- [What is being asked]: Note each line of the listing that contains the string "genvar", and copy it.

- [Exercise materials]:
Source: an optimization exercise on an open RTL-to-GDS flow (aim: small area, a short achievable clock period and few clock cycles per item). Production flows keep margins and buffers that such runs may drop. For this run, only the layout was checked, not whether the RTL still works.

**design/flow/design.v**
```verilog
`timescale 1ns/1ps
`default_nettype none
package fc_pkg;
  typedef logic signed [8-1:0] act_t;      
  typedef act_t [2-1:0] act_beat_t;         
  typedef logic signed [8-1:0] weight_t;
  typedef weight_t [3-1:0] weight_word_t;      
  typedef logic [3-1:0][8-1:0] lane_vec_t;
  typedef struct packed {
    logic [$clog2((6 / 3))-1:0] group;           
    lane_vec_t [2-1:0]     lanes;           
  } result_t;
  typedef struct packed {
    logic                  en;
    logic [3-1:0] addr;                    
    act_beat_t             data;
  } buf_wr_t;
endpackage
`default_nettype wire
`timescale 1ns/1ps
`default_nettype none
module fc_mac_cs (
  input  logic [7:0]  a,
  input  logic [2:0]  one,
  input  logic [2:0]  two,
  input  logic [3:0]  sel3,
  input  logic [7:0]  w,
  input  logic [8:0]  nw,
  input  logic [18:0] s,
  input  logic [18:0] c,
  output logic [18:0] s_n,
  output logic [18:0] c_n
);
  wire r0_0 = ((one[0] & w[0])) ^ a[1];
  wire r0_1 = ((one[0] & w[1]) | (two[0] & w[0])) ^ a[1];
  wire r0_2 = ((one[0] & w[2]) | (two[0] & w[1])) ^ a[1];
  wire r0_3 = ((one[0] & w[3]) | (two[0] & w[2])) ^ a[1];
  wire r0_4 = ((one[0] & w[4]) | (two[0] & w[3])) ^ a[1];
  wire r0_5 = ((one[0] & w[5]) | (two[0] & w[4])) ^ a[1];
  wire r0_6 = ((one[0] & w[6]) | (two[0] & w[5])) ^ a[1];
  wire r0_7 = ((one[0] & w[7]) | (two[0] & w[6])) ^ a[1];
  wire r0_8 = ((one[0] & w[7]) | (two[0] & w[7])) ^ a[1];
  wire rn0 = ~r0_8;
  wire r1_0 = ((one[1] & w[0])) ^ a[3];
  wire r1_1 = ((one[1] & w[1]) | (two[1] & w[0])) ^ a[3];
  wire r1_2 = ((one[1] & w[2]) | (two[1] & w[1])) ^ a[3];
  wire r1_3 = ((one[1] & w[3]) | (two[1] & w[2])) ^ a[3];
  wire r1_4 = ((one[1] & w[4]) | (two[1] & w[3])) ^ a[3];
  wire r1_5 = ((one[1] & w[5]) | (two[1] & w[4])) ^ a[3];
  wire r1_6 = ((one[1] & w[6]) | (two[1] & w[5])) ^ a[3];
  wire r1_7 = ((one[1] & w[7]) | (two[1] & w[6])) ^ a[3];
  wire r1_8 = ((one[1] & w[7]) | (two[1] & w[7])) ^ a[3];
  wire rn1 = ~r1_8;
  wire r2_0 = ((one[2] & w[0])) ^ a[5];
  wire r2_1 = ((one[2] & w[1]) | (two[2] & w[0])) ^ a[5];
  wire r2_2 = ((one[2] & w[2]) | (two[2] & w[1])) ^ a[5];
  wire r2_3 = ((one[2] & w[3]) | (two[2] & w[2])) ^ a[5];
  wire r2_4 = ((one[2] & w[4]) | (two[2] & w[3])) ^ a[5];
  wire r2_5 = ((one[2] & w[5]) | (two[2] & w[4])) ^ a[5];
  wire r2_6 = ((one[2] & w[6]) | (two[2] & w[5])) ^ a[5];
  wire r2_7 = ((one[2] & w[7]) | (two[2] & w[6])) ^ a[5];
  wire r2_8 = ((one[2] & w[7]) | (two[2] & w[7])) ^ a[5];
  wire rn2 = ~r2_8;
  wire r3_0 = (sel3[0] & w[0]) | (sel3[2] & nw[0]);
  wire r3_1 = (sel3[0] & w[1]) | (sel3[2] & nw[1]) | (sel3[1] & w[0]) | (sel3[3] & nw[0]);
  wire r3_2 = (sel3[0] & w[2]) | (sel3[2] & nw[2]) | (sel3[1] & w[1]) | (sel3[3] & nw[1]);
  wire r3_3 = (sel3[0] & w[3]) | (sel3[2] & nw[3]) | (sel3[1] & w[2]) | (sel3[3] & nw[2]);
  wire r3_4 = (sel3[0] & w[4]) | (sel3[2] & nw[4]) | (sel3[1] & w[3]) | (sel3[3] & nw[3]);
  wire r3_5 = (sel3[0] & w[5]) | (sel3[2] & nw[5]) | (sel3[1] & w[4]) | (sel3[3] & nw[4]);
  wire r3_6 = (sel3[0] & w[6]) | (sel3[2] & nw[6]) | (sel3[1] & w[5]) | (sel3[3] & nw[5]);
  wire r3_7 = (sel3[0] & w[7]) | (sel3[2] & nw[7]) | (sel3[1] & w[6]) | (sel3[3] & nw[6]);
  wire r3_8 = (sel3[0] & w[7]) | (sel3[2] & nw[8]) | (sel3[1] & w[7]) | (sel3[3] & nw[7]);
  wire r3_9 = (sel3[0] & w[7]) | (sel3[2] & nw[8]) | (sel3[1] & w[7]) | (sel3[3] & nw[8]);
  wire rn3 = ~r3_9;
  wire t1, t2;
  assign {t2, t1} = r0_2 + r1_0;
  wire t3, t4;
  assign {t4, t3} = r0_3 + r1_1;
  wire t5, t6;
  assign {t6, t5} = r0_4 + r1_2 + r2_0;
  wire t7, t8;
  assign {t8, t7} = a[5] + s[4];
  wire t9, t10;
  assign {t10, t9} = r0_5 + r1_3 + r2_1;
  wire t11, t12;
  assign {t12, t11} = s[5] + c[5];
  wire t13, t14;
  assign {t14, t13} = r0_6 + r1_4 + r2_2;
  wire t15, t16;
  assign {t16, t15} = r3_0 + s[6] + c[6];
  wire t17, t18;
  assign {t18, t17} = r0_7 + r1_5 + r2_3;
  wire t19, t20;
  assign {t20, t19} = r3_1 + s[7] + c[7];
  wire t21, t22;
  assign {t22, t21} = r0_8 + r1_6 + r2_4;
  wire t23, t24;
  assign {t24, t23} = r3_2 + s[8] + c[8];
  wire t25, t26;
  assign {t26, t25} = r0_8 + r1_7 + r2_5;
  wire t27, t28;
  assign {t28, t27} = r3_3 + s[9] + c[9];
  wire t29, t30;
  assign {t30, t29} = rn0 + rn1 + r2_6;
  wire t31, t32;
  assign {t32, t31} = r3_4 + s[10] + c[10];
  wire t33, t34;
  assign {t34, t33} = r2_7 + r3_5 + s[11];
  wire t35, t36;
  assign {t36, t35} = c[11] + 1'b1;
  wire t37, t38;
  assign {t38, t37} = rn2 + r3_6 + s[12];
  wire t39, t40;
  assign {t40, t39} = r3_7 + s[13];
  wire t41, t42;
  assign {t42, t41} = r3_8 + s[14];
  wire t43, t44;
  assign {t44, t43} = r0_0 + a[1];
  wire t45, t46;
  assign {t46, t45} = r0_1 + s[1];
  wire t47, t48;
  assign {t48, t47} = t1 + a[3] + s[2];
  wire t49, t50;
  assign {t50, t49} = t2 + t3 + s[3];
  wire t51, t52;
  assign {t52, t51} = t4 + t5 + t7;
  wire t53, t54;
  assign {t54, t53} = t6 + t8 + t9;
  wire t55, t56;
  assign {t56, t55} = t10 + t12 + t13;
  wire t57, t58;
  assign {t58, t57} = t14 + t16 + t17;
  wire t59, t60;
  assign {t60, t59} = t18 + t20 + t21;
  wire t61, t62;
  assign {t62, t61} = t22 + t24 + t25;
  wire t63, t64;
  assign {t64, t63} = t26 + t28 + t29;
  wire t65, t66;
  assign {t66, t65} = t30 + t32 + t33;
  wire t67, t68;
  assign {t68, t67} = t34 + t36 + t37;
  wire t69, t70;
  assign {t70, t69} = t38 + t39 + c[13];
  wire t71, t72;
  assign {t72, t71} = t40 + t41 + c[14];
  wire t73, t74;
  assign {t74, t73} = t42 + rn3 + s[15];
  wire t75, t76;
  assign {t76, t75} = s[16] + c[16];
  wire t77, t78;
  assign {t78, t77} = s[17] + c[17];
  wire t79, t80;
  assign {t80, t79} = s[18] + c[18];
  wire t81, t82;
  assign {t82, t81} = t43 + s[0];
  wire t83, t84;
  assign {t84, t83} = t44 + t45 + c[1];
  wire t85, t86;
  assign {t86, t85} = t46 + t47 + c[2];
  wire t87, t88;
  assign {t88, t87} = t48 + t49 + c[3];
  wire t89, t90;
  assign {t90, t89} = t50 + t51 + c[4];
  wire t91, t92;
  assign {t92, t91} = t52 + t53 + t11;
  wire t93, t94;
  assign {t94, t93} = t54 + t55 + t15;
  wire t95, t96;
  assign {t96, t95} = t56 + t57 + t19;
  wire t97, t98;
  assign {t98, t97} = t58 + t59 + t23;
  wire t99, t100;
  assign {t100, t99} = t60 + t61 + t27;
  wire t101, t102;
  assign {t102, t101} = t62 + t63 + t31;
  wire t103, t104;
  assign {t104, t103} = t64 + t65 + t35;
  wire t105, t106;
  assign {t106, t105} = t66 + t67 + c[12];
  wire t107, t108;
  assign {t108, t107} = t68 + t69 + 1'b1;
  wire t109, t110;
  assign {t110, t109} = t70 + t71 + 1'b1;
  wire t111, t112;
  assign {t112, t111} = t72 + t73 + c[15];
  wire t113, t114;
  assign {t114, t113} = t74 + t75 + 1'b1;
  wire t115, t116;
  assign {t116, t115} = t76 + t77 + 1'b1;
  wire t117, t118;
  assign {t118, t117} = t78 + t79 + 1'b1;
  assign s_n = {t116, t114, t112, t110, t108, t106, t104, t102, t100, t98, t96, t94, t92, t90, t88, t86, t84, t82, t81};
  assign c_n = {t117, t115, t113, t111, t109, t107, t105, t103, t101, t99, t97, t95, t93, t91, t89, t87, t85, t83, c[0]};
endmodule
module fc_booth_enc (
  input  logic [7:0] a,
  output logic [2:0] one,
  output logic [2:0] two,
  output logic [3:0] sel3
);
  for (genvar k = 0; k < 3; k++)
  begin : g_dig
    logic lo;
    assign lo     = (k == 0) ? 1'b0 : a[2*k-1];
    assign one[k] = a[2*k] ^ lo;
    assign two[k] = (a[2*k+1] & ~a[2*k] & ~lo) | (~a[2*k+1] & a[2*k] & lo);
  end
  logic one3, two3;
  assign one3 = a[6] ^ a[5];
  assign two3 = (a[7] & ~a[6] & ~a[5]) | (~a[7] & a[6] & a[5]);
  assign sel3 = {two3 & a[7], one3 & a[7], two3 & ~a[7], one3 & ~a[7]};
endmodule
`default_nettype wire
`timescale 1ns/1ps
`default_nettype none
module fc_top (
  input  logic        clk,
  input  logic        rst_n,
  input  logic        act_valid,
  input  logic [15:0] act_data,
  output logic        act_ready,
  input  logic        weight_valid,
  input  logic [23:0] weight_data,
  output logic        weight_ready,
  output logic        result_valid,
  output logic [48:0] result,
  input  logic        result_ready
);
  logic [15:0] ring [8];        
  logic [2:0]  tk;              
  logic [2:0]  a_idx;           
  logic        a_ahead;         
  logic        wr;
  logic        idle;
  logic [2:0]  m_idx;           
  logic        m_ph;            
  logic        wx;              
  logic        w_last;
  logic [23:0] w_r;
  logic [8:0]  nw_r [3];        
  logic        s1_last, s1_ph;
  logic        pend;            
  logic        pend_g;
  logic        res_load;
  assign idle = !a_ahead && (a_idx == 3'd0) && !m_ph && (m_idx == 3'd0);
  assign wr = act_valid && a_rdy;
  assign wx     = weight_valid && !w_rdy_n;
  assign w_last = (m_idx == 3'd7);
  assign res_load = pend && (!result_valid || result_ready);
  always_ff @(posedge clk)
  begin
    ring[0] <= (act_valid && a_rdy_d) ? act_data : ring[7];
    for (int k = 1; k < 8; k++)
      ring[k] <= ring[k-1];
    w_r <= (weight_valid && w_rdy_d) ? weight_data : 24'd0;
    for (int j = 0; j < 3; j++)
      nw_r[j] <= (weight_valid && w_rdy_d) ? -{weight_data[8*j+7], weight_data[8*j +: 8]} : 9'd0;
  end
  logic [2:0] tk_n, a_idx_n, m_idx_n;
  logic       a_ahead_n, m_ph_n, pend_n, rv_n;
  always_comb
  begin
    tk_n      = (idle && !wr) ? 3'd0 : tk1;
    a_idx_n   = wr ? a1 : a_idx;
    a_ahead_n = a_ahead ^ ((wr && (a_idx == 3'd7)) != (wx && m_ph && w_last));
    m_idx_n   = wx ? m1 : m_idx;
    m_ph_n    = m_ph ^ (wx && w_last);
    pend_n    = s1_last || (pend && !res_load);
    rv_n      = res_load || (result_valid && !result_ready);
  end
  logic [3:0] act_rdy_c, w_rdy_c;
  logic [2:0] tk1, a1, m1;
  always_ff @(posedge clk or negedge rst_n)
  begin
    if (!rst_n)
    begin
      tk1 <= 3'd1;
      a1  <= 3'd1;
      m1  <= 3'd1;
    end
    else
    begin
      tk1 <= (idle && !wr) ? 3'd1 : tk1 + 1'b1;
      if (wr)
        a1 <= a1 + 1'b1;
      if (wx)
        m1 <= m1 + 1'b1;
    end
  end
  for (genvar c = 0; c < 4; c++)
  begin : g_rdy
    localparam bit WR = c[1];
    localparam bit WX = c[0];
    logic [2:0] tk_x, a_idx_x, m_idx_x;
    logic       a_ahead_x, m_ph_x;
    logic [2:0] tkm1_x;    
    always_comb
    begin
      tk_x      = (idle && !WR) ? 3'd0 : tk1;
      tkm1_x    = (idle && !WR) ? 3'd7 : tk;
      a_idx_x   = WR ? a1 : a_idx;
      a_ahead_x = a_ahead ^ ((WR && (a_idx == 3'd7)) != (WX && m_ph && w_last));
      m_idx_x   = WX ? m1 : m_idx;
      m_ph_x    = m_ph ^ (WX && w_last);
    end
    assign act_rdy_c[c] = (tk_x == a_idx_x)
                          && (!a_ahead_x || (m_ph_x && (m_idx_x > a_idx_x)));
    assign w_rdy_c[c]   = (tkm1_x == m_idx_x)
                          && (m_ph_x || a_ahead_x || (a_idx_x > m_idx_x));
  end
  logic act_ready_n;    
  logic a_rdy;          
  logic w_rdy_n;        
  logic a_rdy_d;        
  logic w_rdy_d;        
  logic w_blk;
  assign w_blk = (wx ? w_last : (m_idx == 3'd0))
                 && (s1_last || pend || (result_valid && !result_ready));
  always_ff @(posedge clk or negedge rst_n)
  begin
    if (!rst_n)
    begin
      act_ready_n  <= 1'b0;
      weight_ready <= 1'b0;
      a_rdy        <= 1'b1;
      w_rdy_n      <= 1'b1;
    end
    else
    begin
      act_ready_n  <= !act_rdy_c[{wr, wx}];
      weight_ready <= w_rdy_c[{wr, wx}] && !w_blk;
      a_rdy        <= act_rdy_c[{wr, wx}];
      w_rdy_n      <= !(w_rdy_c[{wr, wx}] && !w_blk);
    end
  end
  always_ff @(posedge clk)
  begin
    a_rdy_d <= act_rdy_c[{wr, wx}];
    w_rdy_d <= w_rdy_c[{wr, wx}] && !w_blk;
  end
  assign act_ready = !act_ready_n;
  always_ff @(posedge clk or negedge rst_n)
  begin
    if (!rst_n)
    begin
      tk           <= '0;
      a_idx        <= '0;
      a_ahead      <= 1'b0;
      m_idx        <= '0;
      m_ph         <= 1'b0;
      s1_last      <= 1'b0;
      pend         <= 1'b0;
      result_valid <= 1'b0;
    end
    else
    begin
      tk           <= tk_n;
      a_idx        <= a_idx_n;
      a_ahead      <= a_ahead_n;
      m_idx        <= m_idx_n;
      m_ph         <= m_ph_n;
      s1_last      <= wx && w_last;
      pend         <= pend_n;
      result_valid <= rv_n;
    end
  end
  always_ff @(posedge clk)
  begin
    s1_ph <= m_ph;
    if (s1_last)
      pend_g <= s1_ph;
  end
  logic [41:0] res_q;
  logic        res_g;
  for (genvar b = 0; b < 2; b++)
  begin : g_img
    logic [2:0] one_n, two_n, one_r, two_r;
    logic [3:0] sel3_n, sel3_r;
    fc_booth_enc u_enc (
      .a    (ring[0][8*b +: 8]),
      .one  (one_n),
      .two  (two_n),
      .sel3 (sel3_n)
    );
    always_ff @(posedge clk)
    begin
      one_r  <= one_n;
      two_r  <= two_n;
      sel3_r <= sel3_n;
    end
    for (genvar j = 0; j < 3; j++)
    begin : g_lane
      logic [18:0] acc_s, acc_c;
      logic [18:0] s_n, c_n;
      logic [18:0] accv;
      logic        clr_l;           
      localparam int L = 3 * b + j;
      logic clr_q;
      if (L == 0)
      begin : g_c0
        always_ff @(posedge clk) clr_q <= wx && (m_idx == 3'd0);
        assign clr_l = clr_q;
      end
      else if (L == 1)
      begin : g_c1
        always_ff @(posedge clk) clr_q <= !(wx && (m_idx == 3'd0));
        assign clr_l = !clr_q;
      end
      else if (L == 2)
      begin : g_c2
        always_ff @(posedge clk) clr_q <= weight_valid && w_rdy_d && (m_idx == 3'd0);
        assign clr_l = clr_q;
      end
      else if (L == 3)
      begin : g_c3
        always_ff @(posedge clk) clr_q <= !(weight_valid && w_rdy_d && (m_idx == 3'd0));
        assign clr_l = !clr_q;
      end
      else if (L == 4)
      begin : g_c4
        always_ff @(posedge clk) clr_q <= weight_valid && weight_ready && (m_idx == 3'd0);
        assign clr_l = clr_q;
      end
      else
      begin : g_c5
        always_ff @(posedge clk) clr_q <= !(weight_valid && weight_ready && (m_idx == 3'd0));
        assign clr_l = !clr_q;
      end
      fc_mac_cs u_mac (
        .a    (ring[1][8*b +: 8]),
        .one  (one_r),
        .two  (two_r),
        .sel3 (sel3_r),
        .w    (w_r[8*j +: 8]),
        .nw   (nw_r[j]),
        .s    (clr_l ? 19'd0 : acc_s),
        .c    (clr_l ? 19'd0 : acc_c),
        .s_n  (s_n),
        .c_n  (c_n)
      );
      assign accv = acc_s + acc_c;
      always_ff @(posedge clk)
      begin
        acc_s <= s_n;
        acc_c <= c_n;
        if (res_load)
          res_q[7*(3*b+j) +: 7] <= accv[18] ? 7'd0
                                 : (|accv[17:11]) ? 7'd127
                                 : accv[10:4];
      end
    end
  end
  always_ff @(posedge clk)
  begin
    if (res_load)
      res_g <= pend_g;
  end
  assign result = {res_g,
                   1'b0, res_q[35 +: 7], 1'b0, res_q[28 +: 7], 1'b0, res_q[21 +: 7],
                   1'b0, res_q[14 +: 7], 1'b0, res_q[ 7 +: 7], 1'b0, res_q[ 0 +: 7]};
endmodule
`default_nettype wire
```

- [Expected answer]:
  for (genvar k = 0; k < 3; k++)
  for (genvar c = 0; c < 4; c++)
  for (genvar b = 0; b < 2; b++)
    for (genvar j = 0; j < 3; j++)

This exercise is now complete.